== Segment start ==
## config.mk

```make
export PLATFORM = sky130hd
export DESIGN_NAME = video_timing_sequencer_flat
export DESIGN_NICKNAME = d
export VERILOG_FILES = /design/src/rtl/video_timing_pkg.sv /design/src/rtl/video_timing_sequencer_if.sv /design/src/rtl/video_timing_sequencer_counter.sv /design/src/rtl/video_timing_sequencer.sv /design/src/flat_wrapper.sv
export SDC_FILE = /design/constraint.sdc
export NUM_CORES = 1
export LEC_CHECK = 0
export ABC_CLOCK_PERIOD_IN_PS = 5300
export CORE_MARGIN = 10
export CORE_UTILIZATION = 57
export DETAILED_ROUTE_END_ITERATION = 6
export PLACE_DENSITY = 0.87
export SLEW_MARGIN = 15
export SYNTH_ARGS = -nofsm -noshare
export SYNTH_HDL_FRONTEND = slang
export SYNTH_SLANG_ARGS = --single-unit
```

## constraint.sdc

```tcl
create_clock -name pixel_clock -period 5.3 [get_ports pixel_clock]
set_clock_uncertainty 0.2 [all_clocks]
set_input_delay 1.06 -clock pixel_clock [delete_from_list [all_inputs] [get_ports pixel_clock]]
set_output_delay 1.06 -clock pixel_clock [all_outputs]
set_load 0.02 [all_outputs]
```

## src/rtl/video_timing_pkg.sv

```systemverilog
// rtl/video_timing_pkg.sv - shared raster timing constants and HDMI control codes
package video_timing_pkg;
  // 640x480@60 raster
  localparam int DEF_H_ACTIVE = 640;
  localparam int DEF_H_FRONT  = 16;
  localparam int DEF_H_SYNC   = 96;
  localparam int DEF_H_BACK   = 48;
  localparam int DEF_V_ACTIVE = 480;
  localparam int DEF_V_FRONT  = 10;
  localparam int DEF_V_SYNC   = 2;
  localparam int DEF_V_BACK   = 33;

  // Video preamble CTL3..CTL0, CTL0 is the LSB
  localparam logic [3:0] PREAMBLE_CTL = 4'b0001;
  localparam int         PREAMBLE_LEN = 8;
  localparam int         GUARD_LEN    = 2;
endpackage

```

## src/rtl/video_timing_sequencer_if.sv

```systemverilog
// rtl/video_timing_sequencer_if.sv - timing/control bundle from sequencer to encoders and pixel source
interface video_timing_sequencer_if #(
  parameter int COUNT_WIDTH = 12
);
  logic                   pixel_request;
  logic [COUNT_WIDTH-1:0] request_x;
  logic [COUNT_WIDTH-1:0] request_y;
  logic                   video_data_enable;
  logic                   ch0_c0;
  logic                   ch0_c1;
  logic                   ch1_c0;
  logic                   ch1_c1;
  logic                   ch2_c0;
  logic                   ch2_c1;
  logic                   guard_band;
  logic                   frame_start;

  modport master (
    output pixel_request, request_x, request_y, video_data_enable,
           ch0_c0, ch0_c1, ch1_c0, ch1_c1, ch2_c0, ch2_c1, guard_band, frame_start
  );

  modport slave (
    input pixel_request, request_x, request_y, video_data_enable,
          ch0_c0, ch0_c1, ch1_c0, ch1_c1, ch2_c0, ch2_c1, guard_band, frame_start
  );
endinterface

```

## src/rtl/video_timing_sequencer_counter.sv

```systemverilog
// rtl/video_timing_sequencer_counter.sv - h/v raster counters exposing the next two positions
module timing_counter #(
  parameter int H_TOTAL     = 800,
  parameter int V_TOTAL     = 525,
  parameter int COUNT_WIDTH = 12
) (
  input  logic                   pixel_clock,
  input  logic                   reset,
  output logic [COUNT_WIDTH-1:0] h_next_o,
  output logic [COUNT_WIDTH-1:0] v_next_o,
  output logic [COUNT_WIDTH-1:0] h_after_o,
  output logic [COUNT_WIDTH-1:0] v_after_o
);
  localparam logic [COUNT_WIDTH-1:0] H_LAST = COUNT_WIDTH'(H_TOTAL - 1);
  localparam logic [COUNT_WIDTH-1:0] V_LAST = COUNT_WIDTH'(V_TOTAL - 1);
  localparam logic [COUNT_WIDTH-1:0] ONE    = COUNT_WIDTH'(1);

  logic [COUNT_WIDTH-1:0] h_q, v_q, h_d, v_d, h_a, v_a;

  // Position after the coming edge (d) and the one after that (a), both with line/frame wrap
  always_comb begin
    h_d = (h_q == H_LAST) ? '0 : h_q + ONE;
    v_d = v_q;
    if (h_q == H_LAST) v_d = (v_q == V_LAST) ? '0 : v_q + ONE;
    h_a = (h_d == H_LAST) ? '0 : h_d + ONE;
    v_a = v_d;
    if (h_d == H_LAST) v_a = (v_d == V_LAST) ? '0 : v_d + ONE;
  end

  // Reset parks on the last pixel of the frame so the first free-running edge lands on (0,0)
  always_ff @(posedge pixel_clock) begin
    if (reset) begin
      h_q <= H_LAST;
      v_q <= V_LAST;
    end else begin
      h_q <= h_d;
      v_q <= v_d;
    end
  end

  assign h_next_o  = h_d;
  assign v_next_o  = v_d;
  assign h_after_o = h_a;
  assign v_after_o = v_a;
endmodule

```

## src/rtl/video_timing_sequencer.sv

```systemverilog
// rtl/video_timing_sequencer.sv - raster timing, sync/CTL symbols, HDMI preamble and guard band
module video_timing_sequencer
  import video_timing_pkg::*;
#(
  parameter int H_ACTIVE          = DEF_H_ACTIVE,
  parameter int H_FRONT           = DEF_H_FRONT,
  parameter int H_SYNC            = DEF_H_SYNC,
  parameter int H_BACK            = DEF_H_BACK,
  parameter int V_ACTIVE          = DEF_V_ACTIVE,
  parameter int V_FRONT           = DEF_V_FRONT,
  parameter int V_SYNC            = DEF_V_SYNC,
  parameter int V_BACK            = DEF_V_BACK,
  parameter int HSYNC_ACTIVE_HIGH = 0,
  parameter int VSYNC_ACTIVE_HIGH = 0,
  parameter int HDMI_MODE         = 1,
  parameter int COUNT_WIDTH       = 12
) (
  input logic                      pixel_clock,
  input logic                      reset,
  video_timing_sequencer_if.master vif
);
  localparam int CW      = COUNT_WIDTH;
  localparam int H_TOTAL = H_ACTIVE + H_FRONT + H_SYNC + H_BACK;
  localparam int V_TOTAL = V_ACTIVE + V_FRONT + V_SYNC + V_BACK;

  localparam logic [CW-1:0] H_ACT       = CW'(H_ACTIVE);
  localparam logic [CW-1:0] H_SYNC_BEG  = CW'(H_ACTIVE + H_FRONT);
  localparam logic [CW-1:0] H_SYNC_END  = CW'(H_ACTIVE + H_FRONT + H_SYNC);
  localparam logic [CW-1:0] V_ACT       = CW'(V_ACTIVE);
  localparam logic [CW-1:0] V_SYNC_BEG  = CW'(V_ACTIVE + V_FRONT);
  localparam logic [CW-1:0] V_SYNC_END  = CW'(V_ACTIVE + V_FRONT + V_SYNC);
  localparam logic [CW-1:0] V_LAST      = CW'(V_TOTAL - 1);
  localparam logic [CW-1:0] PRE_BEG     = CW'(H_TOTAL - GUARD_LEN - PREAMBLE_LEN);
  localparam logic [CW-1:0] GUARD_BEG   = CW'(H_TOTAL - GUARD_LEN);
  localparam logic [CW-1:0] ONE         = CW'(1);
  localparam logic          HS_POL      = (HSYNC_ACTIVE_HIGH != 0);
  localparam logic          VS_POL      = (VSYNC_ACTIVE_HIGH != 0);
  localparam logic          HDMI_EN     = (HDMI_MODE != 0);

  logic [CW-1:0] h_d, v_d, h_a, v_a, v_following;
  logic          act_d, act_a, hs_d, vs_d, pre_line, pre_d, guard_d;

  logic          de_q, pr_q, hs_q, vs_q, guard_q, fs_q;
  logic [3:0]    ctl_q;
  logic [CW-1:0] rx_q, ry_q;

  timing_counter #(
    .H_TOTAL    (H_TOTAL),
    .V_TOTAL    (V_TOTAL),
    .COUNT_WIDTH(CW)
  ) u_counter (
    .pixel_clock(pixel_clock),
    .reset      (reset),
    .h_next_o   (h_d),
    .v_next_o   (v_d),
    .h_after_o  (h_a),
    .v_after_o  (v_a)
  );

  // Region decode of the post-edge position, plus one-ahead decode for the pixel request
  always_comb begin
    act_d       = (h_d < H_ACT) && (v_d < V_ACT);
    act_a       = (h_a < H_ACT) && (v_a < V_ACT);
    hs_d        = (h_d >= H_SYNC_BEG) && (h_d < H_SYNC_END);
    vs_d        = (v_d >= V_SYNC_BEG) && (v_d < V_SYNC_END);
    v_following = (v_d == V_LAST) ? '0 : v_d + ONE;
    pre_line    = HDMI_EN && (v_following < V_ACT);
    pre_d       = pre_line && (h_d >= PRE_BEG) && (h_d < GUARD_BEG);
    guard_d     = pre_line && (h_d >= GUARD_BEG);
  end

  // Registered outputs; reset drives everything idle with sync pins at their inactive level
  always_ff @(posedge pixel_clock) begin
    if (reset) begin
      de_q    <= 1'b0;
      pr_q    <= 1'b0;
      rx_q    <= '0;
      ry_q    <= '0;
      hs_q    <= ~HS_POL;
      vs_q    <= ~VS_POL;
      ctl_q   <= 4'b0000;
      guard_q <= 1'b0;
      fs_q    <= 1'b0;
    end else begin
      de_q    <= act_d;
      pr_q    <= act_a;
      rx_q    <= act_a ? h_a : '0;
      ry_q    <= act_a ? v_a : '0;
      hs_q    <= hs_d ~^ HS_POL;
      vs_q    <= vs_d ~^ VS_POL;
      ctl_q   <= pre_d ? PREAMBLE_CTL : 4'b0000;
      guard_q <= guard_d;
      fs_q    <= (h_d == '0) && (v_d == '0);
    end
  end

  assign vif.video_data_enable = de_q;
  assign vif.pixel_request     = pr_q;
  assign vif.request_x         = rx_q;
  assign vif.request_y         = ry_q;
  assign vif.ch0_c0            = hs_q;
  assign vif.ch0_c1            = vs_q;
  assign vif.ch1_c0            = ctl_q[0];
  assign vif.ch1_c1            = ctl_q[1];
  assign vif.ch2_c0            = ctl_q[2];
  assign vif.ch2_c1            = ctl_q[3];
  assign vif.guard_band        = guard_q;
  assign vif.frame_start       = fs_q;
endmodule

```

## src/flat_wrapper.sv

```systemverilog
// flat-port wrapper written by rule: the top's interface ports become plain ports
module video_timing_sequencer_flat import video_timing_pkg::*;
#(
  parameter int H_ACTIVE          = DEF_H_ACTIVE,
  parameter int H_FRONT           = DEF_H_FRONT,
  parameter int H_SYNC            = DEF_H_SYNC,
  parameter int H_BACK            = DEF_H_BACK,
  parameter int V_ACTIVE          = DEF_V_ACTIVE,
  parameter int V_FRONT           = DEF_V_FRONT,
  parameter int V_SYNC            = DEF_V_SYNC,
  parameter int V_BACK            = DEF_V_BACK,
  parameter int HSYNC_ACTIVE_HIGH = 0,
  parameter int VSYNC_ACTIVE_HIGH = 0,
  parameter int HDMI_MODE         = 1,
  parameter int COUNT_WIDTH       = 12
)
  (pixel_clock, reset, vif_pixel_request, vif_request_x, vif_request_y, vif_video_data_enable, vif_ch0_c0, vif_ch0_c1, vif_ch1_c0, vif_ch1_c1, vif_ch2_c0, vif_ch2_c1, vif_guard_band, vif_frame_start);
  video_timing_sequencer_if #(.COUNT_WIDTH(COUNT_WIDTH)) vif_i ();
  input logic pixel_clock;
  input logic reset;
  output wire logic [$bits(vif_i.pixel_request)-1:0] vif_pixel_request;
  output wire logic [$bits(vif_i.request_x)-1:0] vif_request_x;
  output wire logic [$bits(vif_i.request_y)-1:0] vif_request_y;
  output wire logic [$bits(vif_i.video_data_enable)-1:0] vif_video_data_enable;
  output wire logic [$bits(vif_i.ch0_c0)-1:0] vif_ch0_c0;
  output wire logic [$bits(vif_i.ch0_c1)-1:0] vif_ch0_c1;
  output wire logic [$bits(vif_i.ch1_c0)-1:0] vif_ch1_c0;
  output wire logic [$bits(vif_i.ch1_c1)-1:0] vif_ch1_c1;
  output wire logic [$bits(vif_i.ch2_c0)-1:0] vif_ch2_c0;
  output wire logic [$bits(vif_i.ch2_c1)-1:0] vif_ch2_c1;
  output wire logic [$bits(vif_i.guard_band)-1:0] vif_guard_band;
  output wire logic [$bits(vif_i.frame_start)-1:0] vif_frame_start;
  assign vif_pixel_request = vif_i.pixel_request;
  assign vif_request_x = vif_i.request_x;
  assign vif_request_y = vif_i.request_y;
  assign vif_video_data_enable = vif_i.video_data_enable;
  assign vif_ch0_c0 = vif_i.ch0_c0;
  assign vif_ch0_c1 = vif_i.ch0_c1;
  assign vif_ch1_c0 = vif_i.ch1_c0;
  assign vif_ch1_c1 = vif_i.ch1_c1;
  assign vif_ch2_c0 = vif_i.ch2_c0;
  assign vif_ch2_c1 = vif_i.ch2_c1;
  assign vif_guard_band = vif_i.guard_band;
  assign vif_frame_start = vif_i.frame_start;
  video_timing_sequencer #(.H_ACTIVE(H_ACTIVE), .H_FRONT(H_FRONT), .H_SYNC(H_SYNC), .H_BACK(H_BACK), .V_ACTIVE(V_ACTIVE), .V_FRONT(V_FRONT), .V_SYNC(V_SYNC), .V_BACK(V_BACK), .HSYNC_ACTIVE_HIGH(HSYNC_ACTIVE_HIGH), .VSYNC_ACTIVE_HIGH(VSYNC_ACTIVE_HIGH), .HDMI_MODE(HDMI_MODE), .COUNT_WIDTH(COUNT_WIDTH)) u_core (.pixel_clock(pixel_clock), .reset(reset), .vif(vif_i));
endmodule
```

# Word-level counts from Yosys, hierarchy flattened
# Cells that the tools add are included.
[word_totals] ff_bits=58 input_bits=2 wordCells=52
[classes] addsub=4 n_lt_le_gt_ge=12 eq_ne=4 n_mux=7 bitwise=3 n_reduce_logical=11
[ops] op="$mux W12" n=6
[ops] op="$add A12 B1 Y12 const B" n=4
[ops] op="$eq A12 B10 Y1 const B" n=4
[ops] op="$lt A12 B10 Y1 const B" n=4
[ops] op="$lt A12 B9 Y1 const B" n=4
[ops] op="$ge A12 B10 Y1 const B" n=3
[ops] op="$logic_not A12 Y1" n=2
[ops] op="$ge A12 B9 Y1 const B" n=1
[ops] op="$logic_and A1 B1 Y1" n=8
[ops] op="$not A1 Y1" n=3
[ops] op="$reduce_or A2 Y1" n=1
[ops] op="$mux W1" n=1

# Longest topological paths before layout
[logic_depth] depth_word=10 ltp_mapped=18

# Cells and area by module
# A second synthesis with hierarchy kept.
[unflattened] cells_unflattened=388 area_unflattened_um2=3240.6
[by_module_without_submodules] module="timing_counter" n_inst=1 cells_per_inst=286 area_per_inst_um2=2153.3 seq_area_each_um2=480.5
[by_module_without_submodules] module="video_timing_sequencer" n_inst=1 cells_per_inst=102 area_per_inst_um2=1087.3 seq_area_each_um2=620.6

# Least setup slack after synthesis
# Ideal clock, no wire load.
[synth_path] path_type="register to register" from="register u_core.u_counter.h_q[1]" to="register u_core.ry_q[0] (netlist: u_core.vif.request_y[0])" setup_ps=141 arrival_ps=3423 required_ps=4959 slack_ps=1536 path_stages_with_launch=18 n_path_buf=3 path_cell_list="dfxtp_1 ha_1 buf_2 and4_1 clkbuf_1 nand3_2 clkbuf_1 nor3_1 a21oi_1 inv_1 ha_1 nand2_1 mux2i_1 nand4bb_1 nor4_1 xor2_1 a211oi_2 nor4_1"
[synth_via] elab_chain_len=9
[synth_lines] element="start, declared" line_no="video_timing_sequencer_counter.sv:18" rtl="logic [COUNT_WIDTH-1:0] h_q, v_q, h_d, v_d, h_a, v_a;"
[synth_lines] element="start signal, assigned" line_no="video_timing_sequencer_counter.sv:33" rtl="h_q <= H_LAST;"
[synth_lines] element="start signal, assigned" line_no="video_timing_sequencer_counter.sv:36" rtl="h_q <= h_d;"
[synth_lines] element="$eq A12 B10 Y1 *" line_no="video_timing_sequencer_counter.sv:24" rtl="if (h_q == H_LAST) v_d = (v_q == V_LAST) ? '0 : v_q + ONE;"
[synth_lines] element="$mux W12 *" line_no="video_timing_sequencer_counter.sv:24"
[synth_lines] element="named net u_core.u_counter.v_next_o[0]" line_no="video_timing_sequencer_counter.sv:10" rtl="output logic [COUNT_WIDTH-1:0] v_next_o,"
[synth_lines] element="$add A12 B1 Y12 or $eq A12 B10 Y1 (tied branches)" line_no="video_timing_sequencer_counter.sv:27" rtl="if (h_d == H_LAST) v_a = (v_d == V_LAST) ? '0 : v_d + ONE;"
[synth_lines] element="$mux W12" line_no="video_timing_sequencer_counter.sv:27"
[synth_lines] element="$mux W12 *" line_no="video_timing_sequencer_counter.sv:27"
[synth_lines] element="$lt A12 B9 Y1" line_no="video_timing_sequencer.sv:63" rtl="act_a = (h_a < H_ACT) && (v_a < V_ACT);"
[synth_lines] element="$logic_and A1 B1 Y1" line_no="video_timing_sequencer.sv:63"
[synth_lines] element="$not A1 Y1 (no line)"
[synth_lines] element="$reduce_or A2 Y1 (no line)"
[synth_lines] element="end signal, assigned" line_no="video_timing_sequencer.sv:88" rtl="ry_q <= act_a ? v_a : '0;"
[synth_lines] element="end, declared" line_no="video_timing_sequencer.sv:45" rtl="logic [CW-1:0] rx_q, ry_q;"
# Mark *: on every way through the listed nets, which the timed path passes. The rest lies on a longest branch.
# A chain may end at the register's enable or synchronous reset.

# Worst setup path in the final report
[layout_path] from="register u_core.u_counter.h_q[0]" to="register u_core.ry_q[5] (netlist: u_core.vif.request_y[5])"
# Same word-level chain as after synthesis.

==> flow_summary.toml <==
[status]
status = "complete, no violations"

[sta]
max_slew_margin = 0.323
tightest_slew_ps = 1000
setup_tns_ps = 0
finalHoldViolations = 0
drv_slew = 0
setup_viol = 0
fin_crit_sh = 0.851
finalCriticalPeriod_ps = 4510
rsz0062_at_grt = "false"
fmax_mhz = 222

[floorplanning]
rows = 27
die_x_um = 96.3
initial_utilization = 0.595
dieArea_sq_um = 9270
io_pins = 36
dieHeight_um = 96.3
core-area_sq_um = 5570

[routing]
ant_nets = 0
drc_errors = 0
wl_per_cell_um = 17.8
routed_via_density = 6.41
firstDrtPassIters = 6
totalWireLength_mm = 8.91
drt-initial-drc-count = 305
vias = 3206

[place]
place_congestion = 0.954
io_buffers = 32
place_area_sq_um = 3630
hpwl_mm = 6.68

[worst_setup_path]
slowest_stage = "a211oi_2"
crit_arrival_ps = 4470
reg2reg_to = "u_core.vif.request_y[5]$_SDFF_PP0_"
cp.buffers_inverters = 0
crit_required_ps = 5260
crit_end = "u_core.vif.request_y[5]$_SDFF_PP0_"
cp-startpoint = "u_core.u_counter.h_q[0]$_SDFF_PP1_"
reg2reg_from = "u_core.u_counter.h_q[0]$_SDFF_PP1_"
r2r_setup_slack_ps = 790
criticalPathCategory = "reg -> reg"
cp_top_family = "simple AND/OR/NAND/NOR gates"
cp_slowest_stage_delay_ps = 640
r2r_cells = 14
cp-start-kind = "register"
path_max_fanout = 17
cp_num_cells = 14
worstSetupEndpointType = "register"
crit_chain = "ha_1, and4_1, nand3_2, nor2_1, nand2_1, o21ai_0, ha_1, nand2_1, mux2i_1, nand4bb_1, nor4_1, xor2_1, a211oi_2, nor4_1"

[clocking]
post_cts_buffers = 0
clk_latency_ps = 310
cts.sinks = 55
clkTransAtPathRegs_ps = 100
cts_tree = "built"
htree_levels = 2
numCtsBuffers = 5
cts-root-buf = "clkbuf_8"
clockBufferDepth = 2
cts_resized = 0
postCtsHoldBufs = 0

[yosys]
syn_area_per_cell_sq_um = 8.23
yosys.area.top_type_share = 0.332
synth_common_cells = "55 x dfxtp_1, 41 x nor2_1, 37 x nand2_1"
ys_top_cells_by_area = "dfxtp_1 33%, xnor2_1 5.0%, nor2_1 4.6%"
ys_seq_elements = 55
synth_edf_count = 0
yosys_warnings = 0
syn_inst = 403
async_flop_share = 0
synthFlopType = "dfxtp_1"
netlist_area_sq_um = 3320
yosys.area.top_type = "dfxtp_1"
synth_most_common_cell = "dfxtp_1"
seq_area_frac_synth = 0.332
synth.distinct_cells = 74

[power]
peakVddDrop_uv = 344
p_per_area_nw_per_um2 = 538
leakagePower_nw = 1.27

[grt]
track_usage = 0.195
grt_overflow = 0
grt_max_degree = 21
grt_pass1_wl_mm = 14.5
antenna_found_initial = 0
first_global_vias = 3010

[flow_run]
drv_cap = 0

[cells_and_area]
layout-drive-gt1-share = 0.0654
final_area_sq_um = 3720
area_growth_pct = 12.1
diodes = 0
nNetsFinal = 435

[hold_path]
hold_class = "reg -> reg"
## per-layer routing
metal | global-route usage | part of all wire | up-vias
met2 | 0.318 | 0.48 | 181
met3 | 0.0397 | 0.079 | 38
li1 | - | - | 1509
met4 | 0.104 | 0.043 | 0
met1 | 0.234 | 0.39 | 1478
met5 | 0 | 0 | -
## cell type report
cell class / instances / area (sq um)
fill: 473 / 1850
timing repair buffer: 33 / 328
clock buffer: 6 / 72.6
clock inverter: 2 / 16.3
sequential: 55 / 1100
inverter: 10 / 37.5
tap: 72 / 90.1
multi-input combinational: 322 / 2070
## flip-flops by register name (all words and copies together), names as in the netlist
signal	flops
u_core.vif.ch0_c1	1
u_core.u_counter.v_q	12
u_core.vif.frame_start	1
u_core.ctl_q	1
u_core.vif.pixel_request	1
u_core.vif.ch0_c0	1
u_core.vif.video_data_enable	1
u_core.vif.request_x	12
u_core.vif.request_y	12
u_core.u_counter.h_q	12
u_core.vif.guard_band	1
## logic make-up after synthesis
family | after synthesis | share of synthesized area
multiplexers | 5 | 0.0155
AND/OR/NAND/NOR | 199 | 0.330
AO/OA/AOI/OAI | 73 | 0.166
buffers and inverters | 33 | 0.0505
other | 1 | 0.00113
adder cells (fa/ha/maj) | 6 | 0.0226
flip-flops | 55 | 0.332
XOR/XNOR | 31 | 0.0819
## worst register-to-register path: stages, from the launching register on
cell	delay [ps]
dfxtp_1	500
ha_1	380
and4_1	380
nand3_2	350
nor2_1	210
nand2_1	60
o21ai_0	170
ha_1	300
nand2_1	70
mux2i_1	190
nand4bb_1	210
nor4_1	370
xor2_1	200
a211oi_2	640
nor4_1	100
## worst min path at each step
stage | from | end | slack [ps] | cells past startpoint
6_report | u_core.u_counter.h_q[0]$_SDFF_PP1_ | u_core.u_counter.h_q[0]$_SDFF_PP1_ | 440 | 1
5_1_grt | u_core.u_counter.h_q[0]$_SDFF_PP1_ | u_core.u_counter.h_q[0]$_SDFF_PP1_ | 460 | 1
4_1_cts | u_core.u_counter.h_q[0]$_SDFF_PP1_ | u_core.u_counter.h_q[0]$_SDFF_PP1_ | 420 | 1
3_5_place_dp | u_core.u_counter.h_q[0]$_SDFF_PP1_ | u_core.u_counter.h_q[0]$_SDFF_PP1_ | 390 | 1
3_3_place_gp | u_core.u_counter.h_q[0]$_SDFF_PP1_ | u_core.u_counter.h_q[0]$_SDFF_PP1_ | 380 | 1
2_1_floorplan | u_core.u_counter.h_q[11]$_SDFF_PP0_ | u_core.u_counter.h_q[11]$_SDFF_PP0_ | 390 | 2
## cells in the final DEF, fill, tap and decap left out, types with 4 or more instances in the layout
cell             Yosys  final
o22ai_1              4      4
clkbuf_8             0      5
or3_1                4      4
or4_1                6      6
nand3_1             18     18
o21ai_0             17     17
nand2b_1             5      5
nor4_1               9      9
nand2_1             37     37
conb_1               1      8
and4_1               5      5
a21oi_1             11     11
mux2i_1              4      4
xor2_1              12     12
inv_1                9      9
nand4_1             11     11
ha_1                 6      6
xnor2_1             19     19
nor2_1              41     41
a21o_1               4      4
dfxtp_1             55     55
nor3_1              28     28
o21a_1               4      4
clkdlybuf4s50_1      0     32
## through the flow
stage,hold slack [ps],worst slack [ps],std cells,utilization,power (mW)
floorplan,387,1540,410,-,1.47
global placement,379,1120,492,0.651,1.72
detailed placement,394,987,492,0.651,1.75
CTS,423,932,500,0.667,1.99
global route,462,441,500,0.667,2.14
finish,437,791,500,0.667,2.00
## where the power goes
part           internal [mW]  leakage [nW]  total [mW]  switching, mW
registers              0.493         0.448       0.596          0.103
clock network         0.0952        0.0418       0.233          0.138
logic                  0.430         0.785        1.17          0.743
total                   1.02          1.27        2.00          0.984
(Power assumes the default switching activity.)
== Segment end ==
EXERCISE OBJECTIVE
Both the line containing "crit_arrival_ps = 4470" and the line containing "cp_num_cells = 14" belong in the answer. Print them and every line above that falls between them exactly, and no others.

SOLUTION TO THIS EXERCISE
crit_arrival_ps = 4470
reg2reg_to = "u_core.vif.request_y[5]$_SDFF_PP0_"
cp.buffers_inverters = 0
crit_required_ps = 5260
crit_end = "u_core.vif.request_y[5]$_SDFF_PP0_"
cp-startpoint = "u_core.u_counter.h_q[0]$_SDFF_PP1_"
reg2reg_from = "u_core.u_counter.h_q[0]$_SDFF_PP1_"
r2r_setup_slack_ps = 790
criticalPathCategory = "reg -> reg"
cp_top_family = "simple AND/OR/NAND/NOR gates"
cp_slowest_stage_delay_ps = 640
r2r_cells = 14
cp-start-kind = "register"
path_max_fanout = 17
cp_num_cells = 14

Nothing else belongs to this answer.